Extended Data Fig. 2: Cholesterol metabolism is associated with the SASP during DNA damage-induced and oncogene-induced senescence.
From: Lysosomal control of senescence and inflammation through cholesterol partitioning
a, Enzymatic measurement of cholesterol upon MβCD treatment for 2 days in DMEM supplemented with 15% FBS during DNA damage-induced senescence (n = 3 biologically independent samples, mean ± SEM, two-sided unpaired t test). b, Abundance of the indicated mRNAs analyzed by qRT-PCR upon cholesterol depletion (left, n = 3 biologically independent samples, mean ± SEM, one-way ANOVA test with Tukey’s multiple comparisons test). ChDS denotes cholesterol depletion by incubating the cells with DMEM supplemented with 15% charcoal-stripped FBS. Abundance of the indicated proteins analyzed by immunoblotting upon senescence induction in BJ cells (right, n = 2 biologically independent experiments).
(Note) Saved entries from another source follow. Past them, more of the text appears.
**src/rtl/mega_mul_iter_pkg.sv**
```systemverilog
// Shared encodings for the iterative MEGA multiplier.
// Fractional support is controlled by MEGA_MUL_FMUL_EN.
package mega_mul_iter_pkg;

  localparam logic [1:0] MUL_MODE_UU = 2'b00;
  localparam logic [1:0] MUL_MODE_SU = 2'b01;
  localparam logic [1:0] MUL_MODE_SS = 2'b10;
  localparam int MUL_MODE_FRAC = 2;

  localparam int FLAG_C = 0;
  localparam int FLAG_Z = 1;

  typedef enum logic [1:0] {
    ST_IDLE = 2'd0,
    ST_RUN  = 2'd1,
    ST_FIN  = 2'd2
  } mul_state_e;

endpackage

```
**src/rtl/mega_mul_step.sv**
```systemverilog
// One shift-add radix step of the iterative multiplier.
// Adds mcand times the low multiplier digit into the upper half.
module mega_mul_step #(
  parameter int WIDTH      = 8,
  parameter int RADIX_BITS = 1
) (
  input  logic [2*WIDTH:0]  acc_i,
  input  logic [WIDTH-1:0]  mcand_i,
  input  logic [WIDTH-1:0]  mplier_i,
  output logic [2*WIDTH:0]  acc_o,
  output logic [WIDTH-1:0]  mplier_o
);

  localparam int SW = WIDTH + RADIX_BITS + 1;

  logic [SW-1:0]                pp;
  logic [SW-1:0]                sum;
  logic [SW+WIDTH-1:0]          wide;

  always_comb begin
    pp = '0;
    for (int i = 0; i < RADIX_BITS; i++) begin
      if (mplier_i[i]) begin
        pp = pp + (SW'(mcand_i) << i);
      end
    end
    sum  = SW'(acc_i[2*WIDTH:WIDTH]) + pp;
    wide = {sum, acc_i[WIDTH-1:0]};
    acc_o    = wide[2*WIDTH+RADIX_BITS:RADIX_BITS];
    mplier_o = mplier_i >> RADIX_BITS;
  end

endmodule

```
**src/rtl/mega_mul_iter.sv**
```systemverilog
// Iterative sign-magnitude shift-add multiplier for MUL/MULS/MULSU/FMUL*.
// Define MEGA_MUL_FMUL_EN to honour mode[2] (fractional result).
module mega_mul_iter
  import mega_mul_iter_pkg::*;
#(
  parameter int WIDTH      = 8,
  parameter int RADIX_BITS = 1
) (
  input  logic               clk,
  input  logic               rst,
  input  logic               start,
  input  logic [2:0]         mode,
  input  logic [WIDTH-1:0]   a,
  input  logic [WIDTH-1:0]   b,
  input  logic [7:0]         sreg_in,
  output logic               busy,
  output logic               done,
  output logic [2*WIDTH-1:0] result,
  output logic [7:0]         sreg_out
);

  localparam int N  = WIDTH / RADIX_BITS;
  localparam int CW = $clog2(N + 1);
  localparam int PW = 2 * WIDTH;

  mul_state_e         state_q;
  logic [CW-1:0]      cnt_q;
  logic [WIDTH-1:0]   mcand_q;
  logic [WIDTH-1:0]   mplier_q;
  logic [PW:0]        acc_q;
  logic               neg_q;
  logic [7:0]         sreg_q;
  logic               busy_q;
  logic               done_q;
  logic [PW-1:0]      result_q;
  logic [7:0]         sreg_out_q;

  logic               sa_d;
  logic               sb_d;
  logic [WIDTH-1:0]   mag_a_d;
  logic [WIDTH-1:0]   mag_b_d;
  logic               neg_d;
  logic [PW-1:0]      p_d;
  logic [PW-1:0]      res_d;
  logic [7:0]         sreg_d;
  logic [PW:0]        acc_nx;
  logic [WIDTH-1:0]   mplier_nx;

`ifdef MEGA_MUL_FMUL_EN
  logic               frac_q;
`else
  logic               unused_frac;
  assign unused_frac = mode[MUL_MODE_FRAC];
`endif

  mega_mul_step #(
    .WIDTH      (WIDTH),
    .RADIX_BITS (RADIX_BITS)
  ) u_step (
    .acc_i    (acc_q),
    .mcand_i  (mcand_q),
    .mplier_i (mplier_q),
    .acc_o    (acc_nx),
    .mplier_o (mplier_nx)
  );

  always_comb begin
    sa_d = (mode[1:0] == MUL_MODE_SU) ||
           (mode[1:0] == MUL_MODE_SS);
    sb_d = (mode[1:0] == MUL_MODE_SS);
    mag_a_d = (sa_d && a[WIDTH-1]) ? -a : a;
    mag_b_d = (sb_d && b[WIDTH-1]) ? -b : b;
    neg_d = (sa_d & a[WIDTH-1]) ^ (sb_d & b[WIDTH-1]);
    p_d = neg_q ? -acc_q[PW-1:0] : acc_q[PW-1:0];
`ifdef MEGA_MUL_FMUL_EN
    res_d = frac_q ? {p_d[PW-2:0], 1'b0} : p_d;
`else
    res_d = p_d;
`endif
    sreg_d = sreg_q;
    sreg_d[FLAG_C] = p_d[PW-1];
    sreg_d[FLAG_Z] = (res_d == '0);
  end

  always_ff @(posedge clk) begin
    if (rst) begin
      state_q    <= ST_IDLE;
      cnt_q      <= '0;
      mcand_q    <= '0;
      mplier_q   <= '0;
      acc_q      <= '0;
      neg_q      <= 1'b0;
      sreg_q     <= '0;
      busy_q     <= 1'b0;
      done_q     <= 1'b0;
      result_q   <= '0;
      sreg_out_q <= '0;
`ifdef MEGA_MUL_FMUL_EN
      frac_q     <= 1'b0;
`endif
    end else begin
      unique case (state_q)
        ST_IDLE: begin
          done_q <= 1'b0;
          if (start) begin
            mcand_q  <= mag_a_d;
            mplier_q <= mag_b_d;
            neg_q    <= neg_d;
            sreg_q   <= sreg_in;
            acc_q    <= '0;
            cnt_q    <= CW'(N);
            busy_q   <= 1'b1;
            state_q  <= ST_RUN;
`ifdef MEGA_MUL_FMUL_EN
            frac_q   <= mode[MUL_MODE_FRAC];
`endif
          end
        end
        ST_RUN: begin
          acc_q    <= acc_nx;
          mplier_q <= mplier_nx;
          cnt_q    <= cnt_q - CW'(1);
          if (cnt_q == CW'(1)) begin
            state_q <= ST_FIN;
          end
        end
        ST_FIN: begin
          result_q   <= res_d;
          sreg_out_q <= sreg_d;
          done_q     <= 1'b1;
          busy_q     <= 1'b0;
          state_q    <= ST_IDLE;
        end
        default: state_q <= ST_IDLE;
      endcase
    end
  end

  assign busy     = busy_q;
  assign done     = done_q;
  assign result   = result_q;
  assign sreg_out = sreg_out_q;

endmodule

```
**config.mk**
```make
export PLATFORM = sky130hd
export DESIGN_NAME = mega_mul_iter
export DESIGN_NICKNAME = d
export VERILOG_FILES = /design/src/rtl/mega_mul_iter_pkg.sv /design/src/rtl/mega_mul_step.sv /design/src/rtl/mega_mul_iter.sv
export SDC_FILE = /design/constraint.sdc
export NUM_CORES = 1
export LEC_CHECK = 0
export BUFFER_PORTS_ARGS = -buffer_cell sky130_fd_sc_hd__buf_2
export CORE_MARGIN = 4
export CORE_UTILIZATION = 47
export CTS_BUF_LIST = sky130_fd_sc_hd__clkbuf_4 sky130_fd_sc_hd__clkbuf_8
export DETAILED_ROUTE_END_ITERATION = 7
export GPL_TIMING_DRIVEN = 0
export PLACE_DENSITY_LB_ADDON = 0.2
export SLEW_MARGIN = 40
export SYNTH_ARGS = -nofsm -noshare
export SYNTH_HDL_FRONTEND = slang
export SYNTH_SLANG_ARGS = --single-unit
```
**constraint.sdc**
```tcl
create_clock -name clk -period 2.55 [get_ports clk]
set_input_delay 0.3825 -clock clk [delete_from_list [all_inputs] [get_ports clk]]
set_output_delay 0.3825 -clock clk [all_outputs]
set_load 0.01 [all_outputs]
```
# == Word level (Yosys, flattened, before mapping) ==
# Cells that the tools add are included.
# classes
n_eq_ne,7
reduce_logical,11
muxes,16
addsub,5
n_bitwise,3
# op_table
cell,n
17-bit one-hot mux with 2 select lines,1
8-bit 2-to-1 mux,4
17-bit 2-to-1 mux,1
16-bit logical NOT,1
16-bit 2-to-1 mux,1
16-bit negation,1
8-bit negation,2
8-bit one-hot mux with 2 select lines,1
9-bit by 10-bit adder with 10-bit output,1
4-bit one-hot mux with 2 select lines,1
2-bit AND reduction,4
"2-bit by 1-bit == test with 1-bit output, second input constant",2
"2-bit == test, second input constant",2
"4-bit by 1-bit == test with 1-bit output, second input constant",1
2-bit 2-to-1 mux,2
4-bit 2-to-1 mux,1
"2-bit inequality test, second input constant",2
1-bit one-hot mux with 2 select lines,2
2-bit one-hot mux with 2 select lines,1
2-bit nonzero test,2
"4-bit by 1-bit subtractor with 4-bit output, second input constant",1
1-bit bitwise AND,2
1-bit logical AND,2
2-bit logical NOT,1
3 further kinds,3
# word_totals
output_inout_bits,26
in_bits,30
wordCells,53
reg_bits,74

# == Logic depth before layout (Yosys ltp) ==
# Gate-level depths: netlist (run 1).
# depth
word_depth,5
ltp_mapped,11
depth_no_buf,11

# == By module ==
# From an unflattened synthesis (run 1), not the netlist that was laid out.
# hier_totals
hier_cells,456
area_unflattened_um2,3831.2
# by_module_without_submodules
module,seq_area_each_um2,area_each_um2,cells_per_inst,instances
mega_mul_iter,1421.4,3313.2,386,1
mega_mul_step,0.0,518.0,70,1

# == Worst setup path before layout (run 1) ==
# OpenSTA, ideal clock, no wires.
# synth_timing
path_type,register to register
startpoint,register mplier_q[0]
endpoint,register acc_q[15]
setup_time_ps,117
setup_slack_ps,320
t_required_ps,2433
synth_period_minus_slack_ps,2230
t_arrival_ps,2112
path_buffers,0
stages_incl_launch_ff,12
cell_sequence,dfxtp_1 and2_1 ha_1 inv_1 fa_1 nor2b_1 o21ai_0 a21oi_1 o211ai_1 a21boi_0 o21ai_0 a32o_1
# synth_via
elab_chain_len,3
# synth_rtl
element,line_no,rtl
start: declaration,mega_mul_iter.sv:29,logic [WIDTH-1:0] mplier_q;
start signal: assignment,mega_mul_iter.sv:107,mplier_q <= mag_b_d;
start signal: assignment,mega_mul_iter.sv:121,mplier_q <= mplier_nx;
8-bit 2-to-1 mux,mega_mul_step.sv:23,if (mplier_i[i]) begin
9-bit by 10-bit adder with 10-bit output,mega_mul_step.sv:27,sum = SW'(acc_i[2*WIDTH:WIDTH]) + pp;
17-bit one-hot mux with 2 select lines,mega_mul_iter.sv:102,unique case (state_q)
end signal: assignment,mega_mul_iter.sv:120,acc_q <= acc_nx;
end: declaration,mega_mul_iter.sv:30,logic [PW:0] acc_q;
# No other way between the ends.
# A chain may end at the register's enable or synchronous reset.

# == Final worst setup path (run 1) ==
# layout_timing
startpoint,register acc_q[9]
endpoint,"register sreg_out_q[1], in the netlist sreg_out[1]"
# layout_via
elab_chain_len,3
# layout_rtl
element,line_no,rtl
16-bit negation,mega_mul_iter.sv:74,p_d = neg_q ? -acc_q[PW-1:0] : acc_q[PW-1:0];
16-bit 2-to-1 mux *,mega_mul_iter.sv:74,
16-bit logical NOT *,mega_mul_iter.sv:82,sreg_d[FLAG_Z] = (res_d == '0);
end signal: assignment,mega_mul_iter.sv:129,sreg_out_q <= sreg_d;
end: declaration,mega_mul_iter.sv:36,logic [7:0] sreg_out_q;
# Mark *: on every way between the ends. The rest lies on a longest branch, timed or not.

==> results.cfg, run 1 <==
[cts]
ctsRootBufferMaster = clkbuf_8
clk_latency_ps = 350
cts.sinks = 71
cts_tree = built
clk_path_buf_depth = 2
postCtsHoldBufs = 0
cts_buffers = 9
clk_pin_slew_ps = 80
cts_max_level = 3

[critical_path]
endpoint_kind = register
crit-reg2reg-launch = acc_q[9]
setup.worst_path.start_class = register
max_stage_delay_ps = 440
cp.depth = 7
critPathKind = reg2reg
r2r_cells = 7
required_ps = 2830
crit_arrival_ps = 2650
critPathBufInv = 0
crit_family = simple AND/OR/NAND/NOR gates
reg2reg_to = sreg_out[1]
cp_cell_sequence = or3_1 -> or4_1 -> or2_1 -> o41ai_2 -> xor2_1 -> nand3_1 -> o21ai_1
rrSetupSlack_ps = 180
slowest_stage = or4_1
endpoint = sreg_out[1]
cp_max_fo = 8
cp-startpoint = acc_q[9]

[grt]
grt_pass1_vias = 3057
grt.overflow.total = 0
antenna_found_initial = 0
grt_pass1_wl_um = 13900
grt_max_degree = 12
track_usage_pct = 19.8

[synth]
avgSynthCellArea_um2 = 8.07
synth_cell_types = 50
syn_nets = 487
synthFlopType = dfxtp_1
netlist_area_mm2 = 0.00356
syn_inst = 441
ys_warn_count = 0
synth_seq_cells = 71
ys_seq_area_share_pct = 39.9
yosys.area.top_type = dfxtp_1
synth_edf_count = 0
netlist.area_leader.share_pct = 39.9
async_flop_share_pct = 0
synth.area.top_cells = dfxtp_1 40%, nand2_1 6.2%, a21oi_1 5.9%, ha_1 5.3%, nor2_1 5.0%

[floorplan]
dieArea_mm2 = 0.00903
die_h_um = 95.0
core_area_mm2 = 0.00729
row_count = 31
die_w_um = 95.0
initial_core_util_pct = 48.8
io_pins = 56

[pwr]
comb_power_share_pct = 11.9
ir_drop_mv = 0.209
p_int_mw = 1.62
power_density_mw_per_mm2 = 541
clkPwrFrac_pct = 35.0
power_frac_seq_pct = 53.0
swShare_pct = 27.5
p_leak_nw = 1.73
p_switching_uw = 612
power_mw = 2.23

[cells_and_area]
drive_gt1_share_pct = 14.7
n_fill_cell = 759
fin_area_mm2 = 0.00412
area_growth_pct = 15.7
fin_nets = 550
num_antenna_cells = 0
final_cells = 608

[sta]
layout_min_cycle_time_ps = 2370
maxSlewHeadroom_pct = 48.0
skew_ps = 7.84
tightest_slew_ps = 773
rsz0062_at_grt = no
holdWs_ps = 268
finalCritPeriodShare_pct = 92.9
maxSlewViolCount = 0
fmax_mhz = 422
finalHoldViolCount = 0
setup_violations = 0

[routing]
drt_first_pass_iters = 4
vias = 3231
routedWlPerCell_um = 14.0
wl_um = 8520
viasPerCell = 5.31
drt_iter0_drc = 152
ant_nets = 0
drc = 0

[placement]
portBuffers = 51
gp_congestion = 0.875
place_area_mm2 = 0.00394
dp_hpwl_um = 6420
dpl.cell_count = 591

[outcome]
status = finished clean

[worst_hold_path]
hold_class = in2reg

[run]
max_cap_viol_count = 0
## final cells by class
class	count	area, um^2	area share [%]
Buffer	26	101	2.46
Sequential cell	71	1430	34.6
Clock buffer	11	139	3.37
Tap cell	99	124	3.01
Inverter	17	63.8	1.55
Multi-Input combinational cell	327	1980	48.0
Clock inverter	5	25.0	0.607
Timing Repair Buffer	52	263	6.38
## layout by cell type (no fill, tap or decap), drive strengths merged, types with 7 or more instances in the layout
master / Yosys / final
nand3: 11 / 11
inv: 17 / 17
nor3: 11 / 11
xor2: 17 / 17
xnor2: 7 / 7
buf: 2 / 54
a22o: 7 / 7
a211oi: 17 / 17
o21ai: 18 / 18
and2: 7 / 7
a21oi: 42 / 42
nand2: 59 / 59
ha: 15 / 15
dfxtp: 71 / 71
clkbuf: 24 / 35
or3: 7 / 7
nor2: 47 / 47
## worst reg2reg max path, cell delays in order (launching register included)
cell     delay (ps)
dfxtp_1         390
or3_1           420
or4_1           440
or2_1           250
o41ai_2         300
xor2_1          240
nand3_1         100
o21ai_1         140
## cell families after synthesis
family,after synthesis,synth area share [%]
flops,71,39.9
xor+xnor,24,5.90
mux,3,0.843
buf+inv,43,4.64
fa+ha+maj,16,5.83
compound gates,117,21.3
simple gates,167,21.6
## routing by layer
layer  global-route usage [%]  wire length, um
met1                     24.4             3870
met2                     34.1             4060
met3                     3.16              395
met4                     8.89              201
met5                        0                0
## state kept, by name, summed over array words and instances, names as in the netlist, 2 cells and up
register	flops
mcand_q	8
result	15
sreg_out	8
mplier_q	8
cnt_q	4
sreg_q	6
state_q	2
acc_q	17
## synth_stat cells (11+ instances only)
library cell   n
nand3_1       11
a21oi_1       42
dfxtp_1       71
a211oi_1      17
nor3_1        11
o21ai_0       17
inv_1         17
nand2_1       59
clkbuf_1      24
nor2_1        47
xor2_1        17
ha_1          15
## through the flow
stage | worst slack (ps) | utilization, % | setup TNS [ps]
floorplan | 320 | - | 0
global placement | 31.9 | 54.0 | 0
detailed placement | -29.4 | 54.0 | -29.4
CTS | 13.7 | 56.4 | 0
global route | 22.8 | 56.5 | 0
finish | 182 | 56.5 | 0
## worst min path at each step
stage	start	to	slack [ps]	cells past startpoint
3_5_place_dp	mcand_q[7]	mcand_q[7]	450	2
2_1_floorplan	mcand_q[6]	mcand_q[6]	430	2
4_1_cts	sreg_in[7]	sreg_q[7]	270	3
6_report	sreg_in[7]	sreg_q[7]	270	3
3_3_place_gp	mcand_q[6]	mcand_q[6]	440	2
5_1_grt	sreg_in[5]	sreg_q[5]	290	3
## what timing repair did
action / 4_1_cts / 5_1_grt
pin swaps: 1 / 1
endpoints found under the setup margin: 1 / 2
buffers inserted: 1 / 0
gates resized for setup: 0 / 5
## power by group through the flow
stage	Sequential (mW)	Clock (mW)	Combinational, mW
after CTS	1.18	0.790	0.268
final	1.18	0.780	0.266
after global placement	1.20	0	0.262
after detailed placement	1.21	0	0.267
after global routing	1.19	0.832	0.305
after floorplan	1.20	0	0.178
(Power assumes the default switching activity.)
==> run 2, diff against run 1 <==
Settings changed: GPL_TIMING_DRIVEN 0 to 1.
Clock period 2.55 ns to 2.61 ns, I/O delays scaled along.
==> run 2 against run 1 <==
Clock skew decreased by 3.8 ps. Maximum frequency is 0.66% higher. Final cell count is 2.8% lower. Die area did not move. Global-route usage shrank 2.7 points. Via count is 3.5% lower. Utilization down 0.36 points.
==> results.cfg, run 2 (synthesis results as in run 1) <==
[floorplan]
row_count = 31
die_w_um = 95.0
dieArea_mm2 = 0.00903
initial_core_util_pct = 48.8
io_pins = 56
core_area_mm2 = 0.00729
die_h_um = 95.0

[routing]
drc = 0
viasPerCell = 5.27
drt_first_pass_iters = 5
routedWlPerCell_um = 12.3
vias = 3117
drt_iter0_drc = 84
wl_um = 7300
ant_nets = 0

[cts]
cts_setup_buffers = 0
ctsRootBufferMaster = clkbuf_8
cts-resized-gates = 0
cts_tree = built
cts_buffers = 9
clk_path_buf_depth = 2
clk_latency_ps = 330
postCtsHoldBufs = 0
clk_pin_slew_ps = 70
cts.sinks = 71
cts_max_level = 3

[grt]
grt_max_degree = 40
track_usage_pct = 17.1
antenna_found_initial = 0
grt_pass1_vias = 2783
grt_pass1_wl_um = 12400
grt.overflow.total = 0

[run]
max_cap_viol_count = 0

[placement]
dp_hpwl_um = 5400
gp_congestion = 0.782
dpl.cell_count = 576
portBuffers = 52

[sta]
fmax_mhz = 425
finalSetupTns_ps = 0
rsz0062_at_grt = no
layout_min_cycle_time_ps = 2350
tightest_slew_ps = 805
finalHoldViolCount = 0
maxSlewHeadroom_pct = 46.2
holdWs_ps = 293
skew_ps = 4.01
finalCritPeriodShare_pct = 90.1
maxSlewViolCount = 0
setup_violations = 0

[pwr]
p_int_mw = 1.59
power_frac_seq_pct = 53.3
clkPwrFrac_pct = 35.2
p_switching_uw = 571
swShare_pct = 26.4
ir_drop_mv = 0.290
p_leak_nw = 1.74
power_density_mw_per_mm2 = 529
comb_power_share_pct = 11.5

[cells_and_area]
largest_register_ffs = 17
n_fill_cell = 724
final_cells = 591
final_cell_mix = 71 x dfxtp_1, 59 x nand2_1, 52 x buf_2
num_antenna_cells = 0
mostFrequentLayoutCell = dfxtp_1
area_growth_pct = 15.0
fin_nets = 534
drive_gt1_share_pct = 16.7
top_register = acc_q
seq_area_mm2 = 0.00142
final_util_pct = 56.1
multi_input_comb_area_mm2 = 0.00198

[critical_path]
cp_max_fo = 2
crit_arrival_ps = 2580
setup.worst_path.start_class = register
critPathKind = reg2reg
required_ps = 2840
endpoint_kind = register

[worst_hold_path]
hold_class = in2reg

[outcome]
status = finished clean
==> run 2: path summary, 6_finish.rpt <==
path                                   from           to  slack, ps  depth (start not counted)
worst max-delay path             mcand_q[0]    acc_q[15]        260                         11
worst min-delay path             sreg_in[5]    sreg_q[5]        290                          3
worst max register to register   mcand_q[0]    acc_q[15]        260                         11
worst min register to register  sreg_out[1]  sreg_out[1]        450                          2
==> run 2: area by class of cell <==
cell class	instances	area share (%)
inverters	17	1.56
flip-flops and latches	71	34.7
well taps	99	3.03
clock buffers	11	3.55
clock inverters	4	0.550
multi-input cells	327	48.4
repair buffers	62	8.19
==> run 2: critical path, stage by stage, from the launching register on <==
cell	delay (ps)
dfxtp_1	330
and2_1	150
ha_1	170
inv_1	50
fa_1	370
nor2b_1	160
o21ai_0	120
a21oi_1	200
o211ai_1	110
a21boi_0	210
o21ai_0	120
a32o_1	260
==> run 2: routing by layer <==
metal / GRT usage [%] / vias up / share of wire (%)
met5: 0 / - / 0
met3: 4.03 / 11 / 4.1
li1: - / 1643 / -
met1: 21.8 / 1404 / 49
met2: 28.7 / 59 / 45
met4: 5.17 / 0 / 1.5
==> run 2: stage by stage <==
| stage | total power [mW] | setup WS [ps] | area, um^2 |
|---|---|---|---|
| final | 2.17 | 258 | 4090 |
| after global routing | 2.27 | 0.166 | 4090 |
| after CTS | 2.19 | 272 | 4090 |
| after detailed placement | 1.43 | 294 | 3930 |
| after global placement | 1.42 | 321 | 3930 |
| after floorplan | 1.35 | 380 | 3560 |
==> run 2: power groups by stage <==
stage | clock network (mW) | registers, mW | logic (mW)
final | 0.762 | 1.15 | 0.250
after floorplan | 0 | 1.17 | 0.174
after detailed placement | 0 | 1.18 | 0.251
after global placement | 0 | 1.18 | 0.247
after global routing | 0.822 | 1.16 | 0.286
after CTS | 0.787 | 1.15 | 0.252
==> run 3, diff against run 2 <==
Settings changed: PLACE_DENSITY set to 0.78, PLACE_DENSITY_LB_ADDON 0.2 to unset.
==> run 3 against run 2 <==
Wire length up 4.0%. Sequential share of layout area down 0.15 points. Register-to-register slack worse by 50 ps. Utilization up 0.24 points. Final cell count down 0.17%. Via count up 2.7%. Critical path depth down 1. Combinational power about the same. Critical endpoint unchanged.
==> results.cfg, run 3 (synthesis results as in run 1) <==
[cells_and_area]
final_util_pct = 56.4
final_cell_mix = 71 x dfxtp_1, 59 x nand2_1, 52 x buf_2
largest_register_ffs = 17
area_growth_pct = 15.5
num_antenna_cells = 0
mostFrequentLayoutCell = dfxtp_1
drive_gt1_share_pct = 16.7
fin_nets = 533
top_register = acc_q

[sta]
finalHoldViolCount = 0
fmax_mhz = 417
layout_min_cycle_time_ps = 2400
holdWs_ps = 284
rsz0062_at_grt = no
fin_ws_ps = 212
finalSetupTns_ps = 0
skew_ps = 6.36
maxSlewViolCount = 0
finalCritPeriodShare_pct = 91.9
setup_violations = 0
maxSlewHeadroom_pct = 47.3
tightest_slew_ps = 788

[critical_path]
cp_common_cell = o21ai_0
slowest_stage = dfxtp_1
max_stage_delay_ps = 480
critPathKind = reg2reg
cp_cell_sequence = ha_1 -> inv_1 -> fa_1 -> nor2b_1 -> o21ai_0 -> a21oi_1 -> o211ai_1 -> a21boi_0 -> o21ai_0 -> a32o_1
crit_arrival_ps = 2630
endpoint_kind = register
crit-reg2reg-launch = acc_q[8]
required_ps = 2840
setup.worst_path.start_class = register
r2r_cells = 10
cp-startpoint = acc_q[8]
cp_max_fo = 8

[floorplan]
die_w_um = 95.0
dieArea_mm2 = 0.00903
io_pins = 56
initial_core_util_pct = 48.8
die_h_um = 95.0
row_count = 31
core_area_mm2 = 0.00729

[cts]
cts_buffers = 9
clk_path_buf_depth = 2
ctsRootBufferMaster = clkbuf_8
clk_latency_ps = 340
cts-resized-gates = 0
postCtsHoldBufs = 0
cts_max_level = 3
clk_pin_slew_ps = 70
cts.sinks = 71
cts_tree = built
cts_setup_buffers = 0

[pwr]
ir_drop_mv = 0.204
power_density_mw_per_mm2 = 542
p_leak_nw = 1.75
power_mw = 2.23

[routing]
drt_iter0_drc = 122
ant_nets = 0
drt_first_pass_iters = 4
drc = 0
routedWlPerCell_um = 12.9
viasPerCell = 5.43
wl_um = 7590
vias = 3202

[grt]
grt_pass1_vias = 2935
grt_pass1_wl_um = 12600
grt_max_degree = 37
track_usage_pct = 17.5
antenna_found_initial = 0
grt.overflow.total = 0

[placement]
dp_hpwl_um = 5580
portBuffers = 52
dp_slack_ps = 231
gp_congestion = 0.837

[run]
max_cap_viol_count = 0

[outcome]
status = finished clean

[worst_hold_path]
hold_class = in2reg
min-delay-start = sreg_in[5]
hold_depth = 3
==> run 3: worst paths after layout <==
check / endpoint / slack (ps)
worst max register to register: acc_q[15] / 210
worst max-delay path: acc_q[15] / 210
worst min register to register: sreg_out[7] / 450
worst min-delay path: sreg_q[5] / 280
==> run 3: stage by stage <==
step	cell area [um^2]	std cells
floorplan	3560	441
CTS	4110	590
global route	4110	590
finish	4110	590
global placement	3920	575
detailed placement	3920	575
==> run 3: worst max-delay path: cells and delay by family (launching register included) <==
kind	cells	cell delay, ps
buf+inv	1	50
flops	1	480
simple gates	1	170
compound gates	6	990
fa+ha+maj	2	600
The cells were starved for amino acids and serum, and then restimulated for the indicated time. c, Abundance of the indicated mRNAs analyzed by qRT-PCR (left, n = 3 biologically independent samples, mean ± SEM, one-way ANOVA test with Tukey’s multiple comparisons test). Abundance of the indicated proteins analyzed by immunoblotting (right, n = 3 biologically independent experiments). Lov denotes lovastatin. d-e, Abundance of the indicated mRNAs analyzed by qRT-PCR (mean ± SEM, n = 3 biologically independent samples, one-way ANOVA test with Tukey’s multiple comparisons test). Chol denotes cholesterol stimulation.